Your objective: Start at the line in the entries below that contains "(was 91) \\", stop at the line that contains "0.759 ns) \\", and output exactly the lines in that span, both ends included.

BEGIN Material provided

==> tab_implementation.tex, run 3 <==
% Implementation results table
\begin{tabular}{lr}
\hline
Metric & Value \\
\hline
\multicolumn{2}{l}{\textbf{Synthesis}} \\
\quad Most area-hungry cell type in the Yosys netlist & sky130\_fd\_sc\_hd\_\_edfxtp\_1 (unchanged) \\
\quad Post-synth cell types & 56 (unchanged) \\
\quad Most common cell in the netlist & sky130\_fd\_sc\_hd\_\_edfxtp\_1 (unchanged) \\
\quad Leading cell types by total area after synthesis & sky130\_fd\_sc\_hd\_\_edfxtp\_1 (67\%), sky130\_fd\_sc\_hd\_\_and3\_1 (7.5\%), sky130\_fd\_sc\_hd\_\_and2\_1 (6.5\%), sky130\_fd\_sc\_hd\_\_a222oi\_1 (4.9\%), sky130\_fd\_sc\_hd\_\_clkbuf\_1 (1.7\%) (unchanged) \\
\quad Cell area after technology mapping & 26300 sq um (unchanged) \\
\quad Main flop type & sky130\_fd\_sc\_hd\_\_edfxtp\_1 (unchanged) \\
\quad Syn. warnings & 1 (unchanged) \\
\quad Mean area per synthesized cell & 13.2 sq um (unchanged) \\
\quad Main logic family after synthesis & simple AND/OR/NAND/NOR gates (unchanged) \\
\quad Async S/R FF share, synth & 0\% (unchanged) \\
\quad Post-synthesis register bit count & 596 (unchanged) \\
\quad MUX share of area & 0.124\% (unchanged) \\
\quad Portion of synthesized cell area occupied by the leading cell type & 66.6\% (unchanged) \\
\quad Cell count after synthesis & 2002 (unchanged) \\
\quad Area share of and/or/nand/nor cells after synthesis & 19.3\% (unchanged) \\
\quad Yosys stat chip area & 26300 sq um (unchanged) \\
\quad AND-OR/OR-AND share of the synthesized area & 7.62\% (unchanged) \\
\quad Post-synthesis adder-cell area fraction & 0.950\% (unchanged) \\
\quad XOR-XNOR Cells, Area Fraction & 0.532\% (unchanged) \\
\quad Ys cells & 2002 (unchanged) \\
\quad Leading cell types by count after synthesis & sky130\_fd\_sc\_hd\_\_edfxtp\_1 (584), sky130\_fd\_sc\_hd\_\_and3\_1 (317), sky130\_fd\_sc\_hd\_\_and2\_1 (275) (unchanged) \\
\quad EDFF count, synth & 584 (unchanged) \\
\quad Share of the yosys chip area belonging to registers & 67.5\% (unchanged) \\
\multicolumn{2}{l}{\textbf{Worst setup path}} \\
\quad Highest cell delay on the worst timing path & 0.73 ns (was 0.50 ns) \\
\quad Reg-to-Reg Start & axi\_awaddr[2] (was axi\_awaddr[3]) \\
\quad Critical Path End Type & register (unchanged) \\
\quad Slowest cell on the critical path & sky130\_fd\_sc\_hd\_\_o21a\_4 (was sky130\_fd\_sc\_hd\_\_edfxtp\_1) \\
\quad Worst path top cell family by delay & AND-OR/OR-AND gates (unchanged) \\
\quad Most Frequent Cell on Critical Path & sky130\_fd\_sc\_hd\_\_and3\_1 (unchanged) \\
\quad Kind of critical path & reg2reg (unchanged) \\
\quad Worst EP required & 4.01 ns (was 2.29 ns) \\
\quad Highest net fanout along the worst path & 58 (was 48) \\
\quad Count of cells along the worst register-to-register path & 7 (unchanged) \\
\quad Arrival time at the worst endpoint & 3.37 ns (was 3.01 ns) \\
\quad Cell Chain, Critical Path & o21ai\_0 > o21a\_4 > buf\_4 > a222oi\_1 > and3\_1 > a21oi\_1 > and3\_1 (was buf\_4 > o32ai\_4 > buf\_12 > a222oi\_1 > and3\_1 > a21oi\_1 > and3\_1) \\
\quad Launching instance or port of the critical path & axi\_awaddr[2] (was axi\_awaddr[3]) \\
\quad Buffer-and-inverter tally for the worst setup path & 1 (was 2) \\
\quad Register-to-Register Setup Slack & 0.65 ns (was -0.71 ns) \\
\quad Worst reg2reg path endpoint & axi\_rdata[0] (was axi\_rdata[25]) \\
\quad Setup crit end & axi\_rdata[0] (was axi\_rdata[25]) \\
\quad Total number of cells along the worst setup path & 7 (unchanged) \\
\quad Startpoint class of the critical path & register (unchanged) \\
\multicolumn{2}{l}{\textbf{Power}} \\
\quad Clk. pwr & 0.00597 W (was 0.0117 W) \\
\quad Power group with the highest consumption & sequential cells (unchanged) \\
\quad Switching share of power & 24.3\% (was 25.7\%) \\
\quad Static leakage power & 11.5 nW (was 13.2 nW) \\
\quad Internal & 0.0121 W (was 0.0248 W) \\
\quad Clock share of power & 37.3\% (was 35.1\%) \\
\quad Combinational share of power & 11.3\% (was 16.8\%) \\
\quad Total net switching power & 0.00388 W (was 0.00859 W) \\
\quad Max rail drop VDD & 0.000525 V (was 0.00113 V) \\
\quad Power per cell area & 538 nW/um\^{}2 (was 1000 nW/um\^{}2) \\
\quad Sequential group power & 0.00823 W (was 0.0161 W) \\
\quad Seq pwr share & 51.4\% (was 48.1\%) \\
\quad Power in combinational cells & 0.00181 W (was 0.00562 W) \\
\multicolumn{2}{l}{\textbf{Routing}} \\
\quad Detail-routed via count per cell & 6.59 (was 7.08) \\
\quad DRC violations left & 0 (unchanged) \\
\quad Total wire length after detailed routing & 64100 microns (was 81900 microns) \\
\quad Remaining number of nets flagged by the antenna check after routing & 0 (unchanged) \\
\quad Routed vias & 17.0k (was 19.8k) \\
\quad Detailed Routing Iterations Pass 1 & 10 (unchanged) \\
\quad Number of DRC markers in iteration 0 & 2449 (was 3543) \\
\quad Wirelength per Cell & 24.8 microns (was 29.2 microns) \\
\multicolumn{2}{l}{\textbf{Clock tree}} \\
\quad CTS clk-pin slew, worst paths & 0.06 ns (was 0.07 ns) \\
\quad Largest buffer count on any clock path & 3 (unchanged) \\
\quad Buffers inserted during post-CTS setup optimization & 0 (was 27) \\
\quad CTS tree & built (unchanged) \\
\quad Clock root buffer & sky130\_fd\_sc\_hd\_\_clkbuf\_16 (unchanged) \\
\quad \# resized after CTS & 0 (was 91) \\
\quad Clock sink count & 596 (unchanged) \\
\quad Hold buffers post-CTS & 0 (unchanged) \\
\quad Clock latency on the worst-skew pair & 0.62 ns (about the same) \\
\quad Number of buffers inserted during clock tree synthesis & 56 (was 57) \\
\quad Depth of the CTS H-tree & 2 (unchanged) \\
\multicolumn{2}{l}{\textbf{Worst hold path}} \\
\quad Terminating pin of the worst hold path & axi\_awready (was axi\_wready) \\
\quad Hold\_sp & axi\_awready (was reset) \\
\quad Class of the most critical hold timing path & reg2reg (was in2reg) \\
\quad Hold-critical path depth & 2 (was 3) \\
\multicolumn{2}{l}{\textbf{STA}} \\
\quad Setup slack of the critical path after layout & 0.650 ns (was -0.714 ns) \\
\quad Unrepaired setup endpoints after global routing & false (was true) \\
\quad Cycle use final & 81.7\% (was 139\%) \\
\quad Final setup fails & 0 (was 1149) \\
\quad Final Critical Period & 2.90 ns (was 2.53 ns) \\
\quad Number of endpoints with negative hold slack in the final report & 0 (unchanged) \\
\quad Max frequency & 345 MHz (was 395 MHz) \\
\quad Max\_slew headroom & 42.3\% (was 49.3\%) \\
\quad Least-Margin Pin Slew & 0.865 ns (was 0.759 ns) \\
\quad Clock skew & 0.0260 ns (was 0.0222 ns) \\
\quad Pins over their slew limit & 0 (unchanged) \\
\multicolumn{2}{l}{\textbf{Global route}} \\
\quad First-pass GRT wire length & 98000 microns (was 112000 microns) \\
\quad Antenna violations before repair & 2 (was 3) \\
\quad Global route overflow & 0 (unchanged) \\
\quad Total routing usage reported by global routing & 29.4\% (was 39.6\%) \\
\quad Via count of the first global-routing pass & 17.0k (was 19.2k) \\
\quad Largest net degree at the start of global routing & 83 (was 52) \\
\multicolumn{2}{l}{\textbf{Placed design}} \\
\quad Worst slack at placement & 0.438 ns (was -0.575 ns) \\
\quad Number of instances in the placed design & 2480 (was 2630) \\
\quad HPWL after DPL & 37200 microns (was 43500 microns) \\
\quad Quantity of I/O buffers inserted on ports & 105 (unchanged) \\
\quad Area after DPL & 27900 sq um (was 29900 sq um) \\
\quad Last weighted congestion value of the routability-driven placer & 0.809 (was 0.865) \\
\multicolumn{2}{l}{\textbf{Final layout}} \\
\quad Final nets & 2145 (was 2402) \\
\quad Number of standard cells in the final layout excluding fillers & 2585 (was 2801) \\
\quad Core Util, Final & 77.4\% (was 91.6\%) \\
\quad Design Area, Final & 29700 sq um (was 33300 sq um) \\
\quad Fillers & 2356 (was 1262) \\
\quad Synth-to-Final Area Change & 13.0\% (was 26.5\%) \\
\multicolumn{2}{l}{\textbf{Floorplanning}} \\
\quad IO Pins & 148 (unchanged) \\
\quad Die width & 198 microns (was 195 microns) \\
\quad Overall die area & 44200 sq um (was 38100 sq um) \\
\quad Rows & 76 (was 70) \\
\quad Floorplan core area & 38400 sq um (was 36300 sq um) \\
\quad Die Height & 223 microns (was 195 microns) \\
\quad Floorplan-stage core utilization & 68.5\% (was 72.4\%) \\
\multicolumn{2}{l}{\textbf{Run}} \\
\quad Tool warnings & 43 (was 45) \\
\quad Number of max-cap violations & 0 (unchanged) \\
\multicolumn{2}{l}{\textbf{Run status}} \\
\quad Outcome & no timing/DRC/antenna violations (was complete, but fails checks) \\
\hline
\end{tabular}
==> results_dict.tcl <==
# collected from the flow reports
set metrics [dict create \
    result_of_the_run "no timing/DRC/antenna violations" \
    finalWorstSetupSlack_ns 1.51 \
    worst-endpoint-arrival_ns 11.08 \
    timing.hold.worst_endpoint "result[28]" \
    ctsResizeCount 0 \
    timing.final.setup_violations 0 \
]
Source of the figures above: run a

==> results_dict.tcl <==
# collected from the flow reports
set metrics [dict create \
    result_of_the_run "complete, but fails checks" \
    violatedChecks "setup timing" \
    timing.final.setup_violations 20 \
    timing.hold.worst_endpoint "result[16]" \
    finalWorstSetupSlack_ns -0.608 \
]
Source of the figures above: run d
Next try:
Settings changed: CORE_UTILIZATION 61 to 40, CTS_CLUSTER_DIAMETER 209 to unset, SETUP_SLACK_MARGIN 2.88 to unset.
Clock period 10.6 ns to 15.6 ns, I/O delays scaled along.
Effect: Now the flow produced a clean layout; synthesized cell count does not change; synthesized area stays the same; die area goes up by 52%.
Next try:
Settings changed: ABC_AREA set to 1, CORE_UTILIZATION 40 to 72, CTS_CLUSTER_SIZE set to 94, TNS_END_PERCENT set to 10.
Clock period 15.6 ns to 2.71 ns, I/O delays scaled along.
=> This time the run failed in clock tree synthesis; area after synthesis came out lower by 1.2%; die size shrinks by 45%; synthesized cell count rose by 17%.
Design wrapper, start of the top module:
module wrapper #(
    parameter DATA_WIDTH = 32,
    parameter ADDR_WIDTH = 8,
    parameter RESP_WIDTH = 3
)
(
    input s3_axi_aclk,
    input s3_axi_aresetn,
    input [ADDR_WIDTH-1:0] s3_axi_awaddr,
    input s3_axi_awvalid,
    output wire s3_axi_awready,
    input [DATA_WIDTH-1:0] s3_axi_wdata,
    input [DATA_WIDTH/8:0] s3_axi_wstrb,
    input s3_axi_wvalid,
    output wire s3_axi_wready,
    output wire [RESP_WIDTH - 1:0] s3_axi_bresp,
    output wire s3_axi_bvalid,
    input s3_axi_bready,
    input [ADDR_WIDTH-1:0] s3_axi_araddr,
    input s3_axi_arvalid,
    output wire s3_axi_arready,
    output wire [DATA_WIDTH-1:0] s3_axi_rdata,
    output wire [RESP_WIDTH - 1:0] s3_axi_rresp,
    output wire s3_axi_rvalid,
    input s3_axi_rready
);
For scale: ~650 flip-flops, ~100 I/O pins.
clock: 8.68 ns
lec_check: 0
cap_margin: 0
core_margin: 2
core_utilization: 71
cts_cluster_size: 37
setup_slack_margin: 1.25
slew_margin: 20
run.sh (not shown) runs the stock make flow with config.mk's settings and CLKGATE_MAP_FILE=.
The first run completed without violations.
Then changed:
CAP_MARGIN = 20   (was 0)
CORE_UTILIZATION = 59   (was 71)
CTS_CLUSTER_SIZE = unset   (was 37)
SETUP_SLACK_MARGIN = unset   (was 1.25)
clock period = 5.22 ns   (was 8.68 ns; I/O delays follow)
After rerunning:
- The new run completed and failed the layout checks on negative setup slack
- wire length goes up by a few percent
- hold slack barely changes
- cell count goes up by a little under a tenth
- worst setup slack got worse by 3.4 ns
- utilization fell by 8.4 points
- die size goes up by about a fifth
- critical path depth shrinks by 2
Then changed:
CORE_UTILIZATION = 66   (was 59)
clock period = 7.52 ns   (was 5.22 ns; I/O delays follow)
Outcome:
- The changed run finished but failed the layout checks on negative setup slack
- clock skew rises by 0.011 ns
- maximum frequency barely changes
- die size came out lower by roughly a tenth
- utilization grows by 5.2 points
- routed wire length falls by a few percent
- sequential cell count does not change
Then changed:
ABC_AREA = 0   (was unset)
SETUP_SLACK_MARGIN = -0.5   (was unset)
TNS_END_PERCENT = 5   (was unset)
clock period = 6.2 ns   (was 7.52 ns; I/O delays follow)
Effect: The new run reached the layout checks and failed them: negative setup slack. Utilization increases by 0.37 points. Synthesized area is unchanged. Via count increases by 1.3%. Count of clock-buffer cells in the layout decreases by 5. Global-route usage is higher by 2.1 points. Die area stays the same. Fmax is lower by 1.2%. Routed wire length goes up by 3.8%. Worst setup slack gets worse by 1.4 ns.


wrapper again, from the RTL that the note above started with.
## wrapper
module wrapper #(
    parameter DATA_WIDTH = 32,
    parameter ADDR_WIDTH = 8,
    parameter RESP_WIDTH = 3
)
(
    input s3_axi_aclk,
    input s3_axi_aresetn,
    input [ADDR_WIDTH-1:0] s3_axi_awaddr,
    input s3_axi_awvalid,
    output wire s3_axi_awready,
    input [DATA_WIDTH-1:0] s3_axi_wdata,
    input [DATA_WIDTH/8:0] s3_axi_wstrb,
    input s3_axi_wvalid,
    output wire s3_axi_wready,
    output wire [RESP_WIDTH - 1:0] s3_axi_bresp,
    output wire s3_axi_bvalid,
    input s3_axi_bready,
    input [ADDR_WIDTH-1:0] s3_axi_araddr,
    input s3_axi_arvalid,
    output wire s3_axi_arready,
    output wire [DATA_WIDTH-1:0] s3_axi_rdata,
    output wire [RESP_WIDTH - 1:0] s3_axi_rresp,
    output wire s3_axi_rvalid,
    input s3_axi_rready
);
Settings: LEC_CHECK=0, ABC_AREA=1, CAP_MARGIN=25, CELL_PAD_IN_SITES_DETAIL_PLACEMENT=2, CELL_PAD_IN_SITES_GLOBAL_PLACEMENT=3, CORE_MARGIN=2, CORE_UTILIZATION=55, CTS_CLUSTER_DIAMETER=366, CTS_CLUSTER_SIZE=40, GPL_ROUTABILITY_DRIVEN=0, GPL_TIMING_DRIVEN=0, HOLD_SLACK_MARGIN=0.11, MAX_ROUTING_LAYER=met5, PLACE_DENSITY_LB_ADDON=0.05, SETUP_SLACK_MARGIN=2.72, SLEW_MARGIN=40, TNS_END_PERCENT=50; clock period 12.2 ns.
The baseline never finished: it broke off in 3_1_place_gp_skip_io, error FLW-0024.
==> next run, changes <==
- ABC_AREA: 1 -> unset
- CAP_MARGIN: 25 -> 20
- CELL_PAD_IN_SITES_DETAIL_PLACEMENT: 2 -> unset
- CELL_PAD_IN_SITES_GLOBAL_PLACEMENT: 3 -> 1
- CORE_UTILIZATION: 55 -> 40
- CTS_CLUSTER_DIAMETER: 366 -> 53
- CTS_CLUSTER_SIZE: 40 -> unset
- GPL_TIMING_DRIVEN: 0 -> unset
- HOLD_SLACK_MARGIN: 0.11 -> unset
- MAX_ROUTING_LAYER: met5 -> unset
- PLACE_DENSITY_LB_ADDON: 0.05 -> unset
- SETUP_SLACK_MARGIN: 2.72 -> unset
- SLEW_MARGIN: 40 -> 10
- TNS_END_PERCENT: 50 -> unset
- clock period: 12.2 -> 12.7 ns (I/O delays scaled with it)
Now the flow finished clean.
Area after synthesis went down by a few percent.
Die size rises by a quarter to a third.
Synthesized cell count goes down by about a fifth.
==> next run, changes <==
- CELL_PAD_IN_SITES_GLOBAL_PLACEMENT: 1 -> unset
- CTS_CLUSTER_DIAMETER: 53 -> unset
- GPL_ROUTABILITY_DRIVEN: 0 -> unset
- SLEW_MARGIN: 10 -> 20
- clock period: 12.7 -> 10.0 ns (I/O delays scaled with it)
Outcome: The new run passed the timing, DRC and antenna checks. Total power is higher by a quarter to a third. Wire length falls by a few percent. Worst hold slack degrades by 0.012 ns. Non-clock buffer count is higher by 50. Combinational power came out higher by about a fifth. Synthesized cell count is unchanged. Cell count rose slightly. Cell area grows slightly. Maximum frequency went down slightly. First-iteration DRC count went up by well over a third.
==> next run, changes <==
- CORE_UTILIZATION: 40 -> 72
- CTS_CLUSTER_SIZE: unset -> 57
- PLACE_DENSITY_LB_ADDON: unset -> 0.0
- clock period: 10.0 -> 7.52 ns (I/O delays scaled with it)
Result: With this change the flow finished with setup timing left. Area after synthesis stays the same. Power rises by 36%. Cell area rises by 6.5%. Wire length rises by about 5%. Sequential power rises by about 33%. Register-to-register slack degrades by 1.3 ns. Via count rises by 8.3%. Non-clock buffer count rises by 367.
==> next run, changes <==
- CORE_UTILIZATION: 72 -> 13
- CTS_CLUSTER_SIZE: 57 -> unset
- PLACE_DENSITY_LB_ADDON: 0.0 -> unset
- clock period: 7.52 -> 10.0 ns (I/O delays scaled with it)
Outcome:
- The new run finished clean
- final cell count rose by well over a third
- power fell by about a fifth
- die area is higher to 5.5 times its value
- global-route usage is lower by 32 points
- setup slack is better by 1.5 ns
- area after synthesis does not change
- critical path depth goes down by 5
- hold slack improved by 0.0041 ns
==> next run, changes <==
- CORE_UTILIZATION: 13 -> 61
- clock period: 10.0 -> 7.3 ns (I/O delays scaled with it)
The new run finished but fails on setup timing.
Die size came out lower by about 80%.
Final area stays flat.
Sequential cell count stays the same.
Clock-buffer cell count increases by 10.
Power figures rest on the tool's default switching activity, not on a simulated workload.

END Material provided

Output of the exercise:
\quad \# resized after CTS & 0 (was 91) \\
\quad Clock sink count & 596 (unchanged) \\
\quad Hold buffers post-CTS & 0 (unchanged) \\
\quad Clock latency on the worst-skew pair & 0.62 ns (about the same) \\
\quad Number of buffers inserted during clock tree synthesis & 56 (was 57) \\
\quad Depth of the CTS H-tree & 2 (unchanged) \\
\multicolumn{2}{l}{\textbf{Worst hold path}} \\
\quad Terminating pin of the worst hold path & axi\_awready (was axi\_wready) \\
\quad Hold\_sp & axi\_awready (was reset) \\
\quad Class of the most critical hold timing path & reg2reg (was in2reg) \\
\quad Hold-critical path depth & 2 (was 3) \\
\multicolumn{2}{l}{\textbf{STA}} \\
\quad Setup slack of the critical path after layout & 0.650 ns (was -0.714 ns) \\
\quad Unrepaired setup endpoints after global routing & false (was true) \\
\quad Cycle use final & 81.7\% (was 139\%) \\
\quad Final setup fails & 0 (was 1149) \\
\quad Final Critical Period & 2.90 ns (was 2.53 ns) \\
\quad Number of endpoints with negative hold slack in the final report & 0 (unchanged) \\
\quad Max frequency & 345 MHz (was 395 MHz) \\
\quad Max\_slew headroom & 42.3\% (was 49.3\%) \\
\quad Least-Margin Pin Slew & 0.865 ns (was 0.759 ns) \\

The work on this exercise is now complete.